[Saved data entries]
_ _ _ _

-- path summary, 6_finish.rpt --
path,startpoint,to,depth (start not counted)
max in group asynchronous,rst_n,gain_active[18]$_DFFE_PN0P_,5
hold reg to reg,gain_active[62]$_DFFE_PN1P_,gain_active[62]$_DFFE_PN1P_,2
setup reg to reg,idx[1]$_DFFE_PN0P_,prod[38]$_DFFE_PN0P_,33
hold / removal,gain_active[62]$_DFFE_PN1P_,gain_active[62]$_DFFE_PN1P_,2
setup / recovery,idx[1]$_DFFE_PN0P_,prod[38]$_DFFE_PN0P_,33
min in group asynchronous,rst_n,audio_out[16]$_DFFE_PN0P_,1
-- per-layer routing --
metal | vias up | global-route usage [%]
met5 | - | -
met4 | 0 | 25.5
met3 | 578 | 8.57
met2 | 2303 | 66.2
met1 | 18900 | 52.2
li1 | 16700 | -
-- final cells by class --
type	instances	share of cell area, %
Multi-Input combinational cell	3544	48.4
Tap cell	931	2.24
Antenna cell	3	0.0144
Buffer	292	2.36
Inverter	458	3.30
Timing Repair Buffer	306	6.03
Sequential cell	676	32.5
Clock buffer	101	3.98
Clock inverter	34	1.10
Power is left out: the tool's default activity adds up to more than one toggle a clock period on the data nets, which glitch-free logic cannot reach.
### config.mk
export PLATFORM = sky130hd
export DESIGN_NAME = ucode_mul_seq_flat
export DESIGN_NICKNAME = d
export VERILOG_FILES = /design/src/rtl/ucode_mul_seq_if.sv /design/src/rtl/ucode_mul_seq.sv /design/src/flat_wrapper.sv
export SDC_FILE = /design/constraint.sdc
export NUM_CORES = 1
export LEC_CHECK = 0
export CAP_MARGIN = 20
export CORE_UTILIZATION = 35
export DETAILED_ROUTE_END_ITERATION = 8
export GPL_TIMING_DRIVEN = 0
export PLACE_DENSITY = 0.65
export REMOVE_ABC_BUFFERS = 1
export SYNTH_ARGS = -nofsm -noshare
export SYNTH_HDL_FRONTEND = slang
export SYNTH_SLANG_ARGS = --single-unit
### constraint.sdc
create_clock -name clk -period 3.7 [get_ports clk]
set_clock_uncertainty 0.1 [all_clocks]
set_input_delay 0.37 -clock clk [delete_from_list [all_inputs] [get_ports clk]]
set_output_delay 0.37 -clock clk [all_outputs]
set_load 0.01 [all_outputs]
### src/rtl/ucode_mul_seq_if.sv
// Decoder/register-file bus of the microcode multiply sequencer.
// The slave modport is the sequencer; master is the decoder plus register file.
interface ucode_mul_seq_if #(
    parameter int unsigned DATA_W = 16,
    parameter int unsigned REG_AW = 4
);
    logic              mul_trigger;
    logic [REG_AW-1:0] dest_reg;
    logic [REG_AW-1:0] src_reg;
    logic [DATA_W-1:0] imm;
    logic              rd_en;
    logic [REG_AW-1:0] rd_addr;
    logic [DATA_W-1:0] rd_data;
    logic              wr_en;
    logic [REG_AW-1:0] wr_addr;
    logic [DATA_W-1:0] wr_data;
    logic              busy;
    logic              done;
    logic              overflow;

    modport slave (
        input  mul_trigger, dest_reg, src_reg, imm, rd_data,
        output rd_en, rd_addr, wr_en, wr_addr, wr_data, busy, done, overflow
    );

    modport master (
        output mul_trigger, dest_reg, src_reg, imm, rd_data,
        input  rd_en, rd_addr, wr_en, wr_addr, wr_data, busy, done, overflow
    );
endinterface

_ _ _ _

Scan the lines above for the word "group" and copy every one where it occurs.

#### Response box:
max in group asynchronous,rst_n,gain_active[18]$_DFFE_PN0P_,5
min in group asynchronous,rst_n,audio_out[16]$_DFFE_PN0P_,1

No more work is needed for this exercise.